Excerpts from a dataset
[src/rtl/mc_main_ctrl_if.sv]
// Control bundle between the multicycle main controller and the MIPS datapath.
// The master side is the controller; the slave side is the datapath.
interface mc_main_ctrl_if;
    logic [5:0] opcode;
    logic       mem_ready;
    logic       PCWrite;
    logic       PCWriteCond;
    logic       IorD;
    logic       MemRead;
    logic       MemWrite;
    logic       MemtoReg;
    logic       IRWrite;
    logic       ALUSrcA;
    logic       RegWrite;
    logic       RegDst;
    logic [1:0] PCSource;
    logic [1:0] ALUSrcB;
    logic [1:0] ALUOp;
    logic [3:0] state;
    logic       instr_done;
    logic       illegal_op;

    modport master (
        input  opcode, mem_ready,
        output PCWrite, PCWriteCond, IorD, MemRead, MemWrite, MemtoReg, IRWrite,
               ALUSrcA, RegWrite, RegDst, PCSource, ALUSrcB, ALUOp,
               state, instr_done, illegal_op
    );

    modport slave (
        output opcode, mem_ready,
        input  PCWrite, PCWriteCond, IorD, MemRead, MemWrite, MemtoReg, IRWrite,
               ALUSrcA, RegWrite, RegDst, PCSource, ALUSrcB, ALUOp,
               state, instr_done, illegal_op
    );
endinterface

» **EXERCISE BRIEF**
Reply with only the number of lines in the entries that contain the word "MemRead".

» **RESULT OF THIS TASK**
3